TownHall incentivizes information-sharing by rewarding top contributors. The content these people provide is upvoted or downvoted by the community, similar to the way Reddit or Imgur work. Essentially, TownHall is a framework that allows users to create a “Product Hunt for token sale content,” whereby people get paid for valuable contributions.

“We’re releasing it right now as an open source framework for anyone to build anything, which could use monetized messaging,” Nolan said. “Like a Quora that pays people for good answers. Or a StackOverflow that pays people to help developers solve engineering problems. It might be interesting if someone built a blockchain-based WikiLeaks that pays people to leak information.”

While sharing positive ICO information is welcome, TownHall can also be used to expose fraudulent behavior and highlight potential scams within the community.

“Right now, there are few places for someone to expose fraudulent ICOs,” Nolan said. “If someone posts information exposing a wrong-doing to an ICO’s Telegram, that information often gets censored by the moderator. There needs to be a place where the conversation cannot be erased — for the protection of the consumer. This exists in traditional venture capital. If someone is caught lying to a VC, even though the VCs compete with each other, they will call up the other investors and alert one another about a fraudulent founder. The retail blockchain investor should have the same protection.”

That said, Menlo One will need to protect against community members uploading content that is designed to create fear, uncertainty, and doubt (FUD) relating to ICO projects. FUD is a big problem for most blockchain technology projects, with competitors spreading fake news in an effort to reduce the future potential value of a token.

“If someone is trolling the ICO and intentionally spreading false, negative things, TownHall serves as a venue for the ICO to defend itself,” Nolan said. “Right now, there isn’t a good place for that to happen. Criticisms about an ICO are usually one-sided on websites, blogs, and within tweets. TownHall is a place to have a coherent, multi-sided conversation.”

Menlo One hopes TownHall will provide more structure than current community channels do.

“Right now, that conversation is happening on platforms like Telegram or Twitter, but these are noisy environments,” Nolan said. “If you scroll through the Telegrams for most ICOs, you just see the same questions get asked repeatedly. Most ICOs hire full-time community managers to answer these repetitious questions. Worse yet, expert opinions are getting lost in the noise, and it’s hard for people to even find important information. Not only should important information get noticed, we think people contributing value should get paid for it.”

TownHall is available under an open source MIT license and is available on GitHub. The creation of TownHall is part of an ongoing partnership between Menlo One and VulcanizeDB.
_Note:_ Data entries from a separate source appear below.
<file path="src/core/ptm_defines.svh">
// offsets, field positions, reset values and widths of the pwm timer/mirror bank
// assumes it is included by bare name from the core files
`ifndef PTM_DEFINES_SVH
`define PTM_DEFINES_SVH

// bus geometry
`define PTM_ADDR_W 8
`define PTM_DATA_W 8

// shared mirror bytes
`define PTM_OFS_EN_MIRROR 8'h00
`define PTM_OFS_ARM_MIRROR 8'h01
`define PTM_OFS_LVL_MIRROR 8'h02

// per-generator pages, selected by the upper address nibble
`define PTM_PAGE_GEN5 4'h1
`define PTM_PAGE_GEN6 4'h2
`define PTM_PAGE_GEN11 4'h3

// register within a generator page, lower address nibble
`define PTM_SUB_TMR_LOW 4'h0
`define PTM_SUB_TMR_HIGH 4'h1
`define PTM_SUB_CTRL 4'h2
`define PTM_SUB_LDCTRL 4'h3

// field positions
`define PTM_CTRL_ON_BIT 7
`define PTM_CTRL_LEVEL_BIT 5
`define PTM_LDCTRL_ARM_BIT 7
`define PTM_MIRROR_W 3

// reset values
`define PTM_TMR_RST 8'h00
`define PTM_MIRROR_RST 3'h0
`define PTM_RDATA_RST 8'h00

`endif

</file>
<file path="src/core/ptm_pkg.sv">
// types shared by the pwm timer/mirror bank
// assumes nothing beyond a single compile unit order: package first
package ptm_pkg;

  // which register an address lands on
  typedef enum logic [2:0] {
    PTM_SEL_NONE,
    PTM_SEL_EN_MIRROR,
    PTM_SEL_ARM_MIRROR,
    PTM_SEL_LVL_MIRROR,
    PTM_SEL_TMR_LOW,
    PTM_SEL_TMR_HIGH,
    PTM_SEL_CTRL,
    PTM_SEL_LDCTRL
  } ptm_sel_t;

  typedef logic [7:0] ptm_byte_t;

endpackage

</file>
<file path="src/core/ptm_cnt_bank.sv">
// one generator's 16-bit timer counter storage, two software bytes plus a hardware load
// assumes all inputs come from logic on sys_clk; strobes are single-cycle
`include "ptm_defines.svh"

module ptm_cnt_bank (
  input wire logic sys_clk,
  input wire logic rst_n,
  input wire logic clk_en,
  input wire logic wr_low,
  input wire logic wr_high,
  input wire ptm_pkg::ptm_byte_t wr_data,
  input wire logic hw_load,
  input wire logic [15:0] hw_value,
  output logic [15:0] count
);

  logic [15:0] count_reg;
  logic [15:0] count_next;

  ////////////////////////////////////////////////////////////////////////////////
  // next value: software byte write beats the counting logic's load
  always_comb begin
    count_next = count_reg;
    if (hw_load) begin
      count_next = hw_value;
    end
    if (wr_low) begin
      count_next[7:0] = wr_data;
    end
    if (wr_high) begin
      count_next[15:8] = wr_data;
    end
  end

  // every reset clears both bytes
  always_ff @(posedge sys_clk or negedge rst_n) begin
    if (!rst_n) begin
      count_reg <= {`PTM_TMR_RST, `PTM_TMR_RST};
    end else if (clk_en) begin
      count_reg <= count_next;
    end
  end

  assign count = count_reg;
endmodule

</file>
<file path="src/core/ptm_mirror_bits.sv">
// three storage bits reachable both as a shared mirror byte and one by one
// assumes mirror write and single-bit writes never come in the same cycle
`include "ptm_defines.svh"

module ptm_mirror_bits (
  input wire logic sys_clk,
  input wire logic rst_n,
  input wire logic clk_en,
  input wire logic grp_wr,
  input wire logic [`PTM_MIRROR_W-1:0] grp_data,
  input wire logic [`PTM_MIRROR_W-1:0] one_wr,
  input wire logic [`PTM_MIRROR_W-1:0] one_data,
  output logic [`PTM_MIRROR_W-1:0] bits
);

  logic [`PTM_MIRROR_W-1:0] bits_reg;
  logic [`PTM_MIRROR_W-1:0] bits_next;

  ////////////////////////////////////////////////////////////////////////////////
  // one store, two views
  always_comb begin
    bits_next = bits_reg;
    for (int i = 0; i < `PTM_MIRROR_W; i++) begin
      if (grp_wr) begin
        bits_next[i] = grp_data[i];
      end else if (one_wr[i]) begin
        bits_next[i] = one_data[i];
      end
    end
  end

  always_ff @(posedge sys_clk or negedge rst_n) begin
    if (!rst_n) begin
      bits_reg <= `PTM_MIRROR_RST;
    end else if (clk_en) begin
      bits_reg <= bits_next;
    end
  end

  assign bits = bits_reg;
endmodule

</file>
<file path="src/core/ptm_top.sv">
// register bank: timer count bytes of three pwm generators plus three shared mirror bytes
// assumes a plain same-clock register port; read data valid only in the cycle after rd_en
`include "ptm_defines.svh"

module ptm_top #(
  parameter int NUM_GEN = 3
) (
  input wire logic sys_clk,
  input wire logic rst_n,
  input wire logic clk_en,
  input wire logic [`PTM_ADDR_W-1:0] addr,
  input wire ptm_pkg::ptm_byte_t wr_data,
  input wire logic wr_en,
  input wire logic rd_en,
  input wire logic [NUM_GEN-1:0] tmr_load,
  input wire logic [16*NUM_GEN-1:0] tmr_load_val,
  output ptm_pkg::ptm_byte_t rd_data,
  output logic [NUM_GEN-1:0] gen_on,
  output logic [NUM_GEN-1:0] gen_arm,
  output logic [NUM_GEN-1:0] gen_level,
  output logic [16*NUM_GEN-1:0] tmr_count
);

  ////////////////////////////////////////////////////////////////////////////////
  // elaboration check: the mirror bytes have exactly three slots
  if (NUM_GEN != `PTM_MIRROR_W) begin : g_bad_num_gen
    $error("ptm_top: NUM_GEN must be 3");
  end

  ////////////////////////////////////////////////////////////////////////////////
  // address decode, shared by the read and write paths
  function automatic ptm_pkg::ptm_sel_t dec_sel(input logic [`PTM_ADDR_W-1:0] a);
    ptm_pkg::ptm_sel_t s;
    s = ptm_pkg::PTM_SEL_NONE;
    if (a == `PTM_OFS_EN_MIRROR) begin
      s = ptm_pkg::PTM_SEL_EN_MIRROR;
    end else if (a == `PTM_OFS_ARM_MIRROR) begin
      s = ptm_pkg::PTM_SEL_ARM_MIRROR;
    end else if (a == `PTM_OFS_LVL_MIRROR) begin
      s = ptm_pkg::PTM_SEL_LVL_MIRROR;
    end else if (a[7:4] == `PTM_PAGE_GEN5 || a[7:4] == `PTM_PAGE_GEN6 ||
                 a[7:4] == `PTM_PAGE_GEN11) begin
      unique case (a[3:0])
        `PTM_SUB_TMR_LOW: s = ptm_pkg::PTM_SEL_TMR_LOW;
        `PTM_SUB_TMR_HIGH: s = ptm_pkg::PTM_SEL_TMR_HIGH;
        `PTM_SUB_CTRL: s = ptm_pkg::PTM_SEL_CTRL;
        `PTM_SUB_LDCTRL: s = ptm_pkg::PTM_SEL_LDCTRL;
        default: s = ptm_pkg::PTM_SEL_NONE;
      endcase
    end
    return s;
  endfunction

  // one-hot generator slot: bit 0 gen5, bit 1 gen6, bit 2 gen11
  function automatic logic [2:0] dec_gen(input logic [`PTM_ADDR_W-1:0] a);
    logic [2:0] g;
    g = 3'h0;
    g[0] = (a[7:4] == `PTM_PAGE_GEN5);
    g[1] = (a[7:4] == `PTM_PAGE_GEN6);
    g[2] = (a[7:4] == `PTM_PAGE_GEN11);
    return g;
  endfunction

  ptm_pkg::ptm_sel_t sel;
  logic [2:0] gen_hit;

  // decode once per cycle; strobes qualify it below
  always_comb begin
    sel = dec_sel(addr);
    gen_hit = dec_gen(addr);
  end

  ////////////////////////////////////////////////////////////////////////////////
  // write strobes per target
  logic [NUM_GEN-1:0] wr_tmr_low;
  logic [NUM_GEN-1:0] wr_tmr_high;
  logic [NUM_GEN-1:0] wr_ctrl;
  logic [NUM_GEN-1:0] wr_ldctrl;
  logic wr_en_mirror;
  logic wr_arm_mirror;
  logic wr_lvl_mirror;

  always_comb begin
    wr_tmr_low = wr_en && sel == ptm_pkg::PTM_SEL_TMR_LOW ? gen_hit : 3'h0;
    wr_tmr_high = wr_en && sel == ptm_pkg::PTM_SEL_TMR_HIGH ? gen_hit : 3'h0;
    wr_ctrl = wr_en && sel == ptm_pkg::PTM_SEL_CTRL ? gen_hit : 3'h0;
    wr_ldctrl = wr_en && sel == ptm_pkg::PTM_SEL_LDCTRL ? gen_hit : 3'h0;
    wr_en_mirror = wr_en && sel == ptm_pkg::PTM_SEL_EN_MIRROR;
    wr_arm_mirror = wr_en && sel == ptm_pkg::PTM_SEL_ARM_MIRROR;
    wr_lvl_mirror = wr_en && sel == ptm_pkg::PTM_SEL_LVL_MIRROR;
  end

  ////////////////////////////////////////////////////////////////////////////////
  // timer counter storage, one bank per generator
  for (genvar g = 0; g < NUM_GEN; g++) begin : g_cnt
    ptm_cnt_bank u_cnt (
      .sys_clk(sys_clk),
      .rst_n(rst_n),
      .clk_en(clk_en),
      .wr_low(wr_tmr_low[g]),
      .wr_high(wr_tmr_high[g]),
      .wr_data(wr_data),
      .hw_load(tmr_load[g]),
      .hw_value(tmr_load_val[16*g +: 16]),
      .count(tmr_count[16*g +: 16])
    );
  end

  ////////////////////////////////////////////////////////////////////////////////
  // shared bits: instance registers and mirror bytes write the same flops,
  // so no copy can ever disagree with its source
  // enable store
  ptm_mirror_bits u_on (
    .sys_clk(sys_clk),
    .rst_n(rst_n),
    .clk_en(clk_en),
    .grp_wr(wr_en_mirror),
    .grp_data(wr_data[`PTM_MIRROR_W-1:0]),
    .one_wr(wr_ctrl),
    .one_data({NUM_GEN{wr_data[`PTM_CTRL_ON_BIT]}}),
    .bits(gen_on)
  );

  ptm_mirror_bits u_arm (
    .sys_clk(sys_clk),
    .rst_n(rst_n),
    .clk_en(clk_en),
    .grp_wr(wr_arm_mirror),
    .grp_data(wr_data[`PTM_MIRROR_W-1:0]),
    .one_wr(wr_ldctrl),
    .one_data({NUM_GEN{wr_data[`PTM_LDCTRL_ARM_BIT]}}),
    .bits(gen_arm)
  );

  ptm_mirror_bits u_level (
    .sys_clk(sys_clk),
    .rst_n(rst_n),
    .clk_en(clk_en),
    .grp_wr(wr_lvl_mirror),
    .grp_data(wr_data[`PTM_MIRROR_W-1:0]),
    .one_wr(wr_ctrl),
    .one_data({NUM_GEN{wr_data[`PTM_CTRL_LEVEL_BIT]}}),
    .bits(gen_level)
  );

  ////////////////////////////////////////////////////////////////////////////////
  // read path: data stand in the cycle after an enabled strobe, zero after other enabled cycles, held while clk_en is low
  ptm_pkg::ptm_byte_t rd_data_reg;
  ptm_pkg::ptm_byte_t rd_data_next;
  logic [1:0] gidx;

  always_comb begin
    gidx = 2'd0;
    if (gen_hit[1]) begin
      gidx = 2'd1;
    end else if (gen_hit[2]) begin
      gidx = 2'd2;
    end
    rd_data_next = `PTM_RDATA_RST;
    if (rd_en) begin
      unique case (sel)
        ptm_pkg::PTM_SEL_EN_MIRROR: rd_data_next = {5'h00, gen_on};
        ptm_pkg::PTM_SEL_ARM_MIRROR: rd_data_next = {5'h00, gen_arm};
        ptm_pkg::PTM_SEL_LVL_MIRROR: rd_data_next = {5'h00, gen_level};
        ptm_pkg::PTM_SEL_TMR_LOW: rd_data_next = tmr_count[16*gidx +: 8];
        ptm_pkg::PTM_SEL_TMR_HIGH: rd_data_next = tmr_count[16*gidx + 8 +: 8];
        ptm_pkg::PTM_SEL_CTRL: begin
          rd_data_next[`PTM_CTRL_ON_BIT] = gen_on[gidx];
          rd_data_next[`PTM_CTRL_LEVEL_BIT] = gen_level[gidx];
        end
        ptm_pkg::PTM_SEL_LDCTRL: rd_data_next[`PTM_LDCTRL_ARM_BIT] = gen_arm[gidx];
        ptm_pkg::PTM_SEL_NONE: rd_data_next = `PTM_RDATA_RST; // unmapped reads zero
      endcase
    end
  end

  // register the answer so the port comes from a flop
  always_ff @(posedge sys_clk or negedge rst_n) begin
    if (!rst_n) begin
      rd_data_reg <= `PTM_RDATA_RST;
    end else if (clk_en) begin
      rd_data_reg <= rd_data_next;
    end
  end

  assign rd_data = rd_data_reg;
endmodule

</file>
$ cat src/hdl/lcg_pkg.sv
package lcg_pkg;
   // register byte offsets on the bus
   localparam logic [11:0] DATA4_SEL_OFS   = 12'h000;
   localparam logic [11:0] GATE1_EN_OFS    = 12'h004;
   localparam logic [11:0] GATE1_POL_OFS   = 12'h008;
   // field layout of the data input 4 source register
   localparam int          SRC_CODE_W      = 5;
   localparam int          SRC_COUNT       = 32;
   // field layout of the polarity register
   localparam int          GATE1_INV_BIT   = 0;
   // gate 1 enable bit positions, true bit of each pair sits one above
   localparam int          G1_IN1_INV_BIT  = 0;
   localparam int          G1_IN1_TRUE_BIT = 1;
   localparam int          G1_IN4_TRUE_BIT = 7;
   // register width, reset values and transfer codes of the bus slave
   localparam int          REG_W           = 8;
   localparam logic [31:0] RDATA_RST       = 32'h0000_0000;
   localparam logic        HREADY_RST      = 1'b1;
   localparam logic        HRESP_OKAY      = 1'b0;
   localparam logic [1:0]  HTRANS_NONSEQ   = 2'h2;
   localparam logic [1:0]  HTRANS_SEQ      = 2'h3;
endpackage : lcg_pkg
--- src/core/plr_consts.svh ---
`ifndef PLR_CONSTS_SVH
`define PLR_CONSTS_SVH
`define PLR_CTL_IDLE 2'h0
`define PLR_CTL_STAT 2'h1
`define PLR_CTL_RECV 2'h2
`define PLR_CTL_GRNT 2'h3
`define PLR_RT_IMM 3'h0
`define PLR_RT_ISO 3'h1
`define PLR_RT_PRI 3'h2
`define PLR_RT_FAIR 3'h3
`define PLR_RT_RD 3'h4
`define PLR_RT_WR 3'h5
`define PLR_RT_ACC 3'h6
`define PLR_LEN_TYPE 5'h03
`define PLR_LEN_BUS 5'h08
`define PLR_LEN_BUS_SHORT 5'h07
`define PLR_LEN_RD 5'h09
`define PLR_LEN_WR 5'h11
`define PLR_LEN_ACC 5'h06
`define PLR_EAA_REG 4'h5
`define PLR_EAA_BIT 3'h0
`define PLR_PHYID_REG 4'h0
`define PLR_ST_LAST_SHORT 3'h1
`define PLR_ST_LAST_FULL 3'h7
`define PLR_AHB_CTRL 8'h00
`define PLR_AHB_STATUS 8'h04
`define PLR_AHB_PHYREG 2'h1
`define PLR_CTRL_RST 1'h1
`define PLR_ACCEL_RST 1'h1
`endif

--- src/core/plr_pkg.sv ---
package plr_pkg;

  typedef enum logic [1:0] {
    md_idle,
    md_stat,
    md_recv,
    md_grant
  } plr_mode_t;

  typedef struct packed {
    logic       valid;
    logic [2:0] kind;
    logic [2:0] speed;
  } plr_busreq_t;

  typedef struct packed {
    plr_mode_t        mode;
    logic [1:0]       ctl;
    logic             oe_n;
    logic [7:0]       dat;
    logic             gfirst;
    logic             won_wait;
    plr_busreq_t      req;
    logic             rq_busy;
    logic [4:0]       rq_cnt;
    logic [16:0]      rq_sh;
    logic [2:0]       rq_kind;
    logic             rq_ovl;
    logic [15:0][7:0] regs;
    logic [3:0]       flags;
    logic             rd_pend;
    logic [3:0]       rd_addr;
    logic             auto_pend;
    logic [15:0]      st_word;
    logic [2:0]       st_idx;
    logic             st_full;
    logic             st_rd;
    logic             accel_on;
    logic             link_en;
    logic             ahb_dp;
    logic             ahb_dp2;
    logic             ahb_wr;
    logic             ahb_hit;
    logic [7:0]       ahb_addr;
    logic [31:0]      rdata;
  } plr_state_t;

endpackage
“The beta version of TownHall is complete and on our GitHub for anyone to download and explore,” Nolan said. “Leading up to our token sale, we plan on building some demo apps with it, writing out some more documentation, and maybe hosting a hackathon. Our token sale in July is designed to release it into the wild. We want to get tokens into the hands of as many developers as possible to spur the creation of all sort of decentralized, incentivized communication tools.”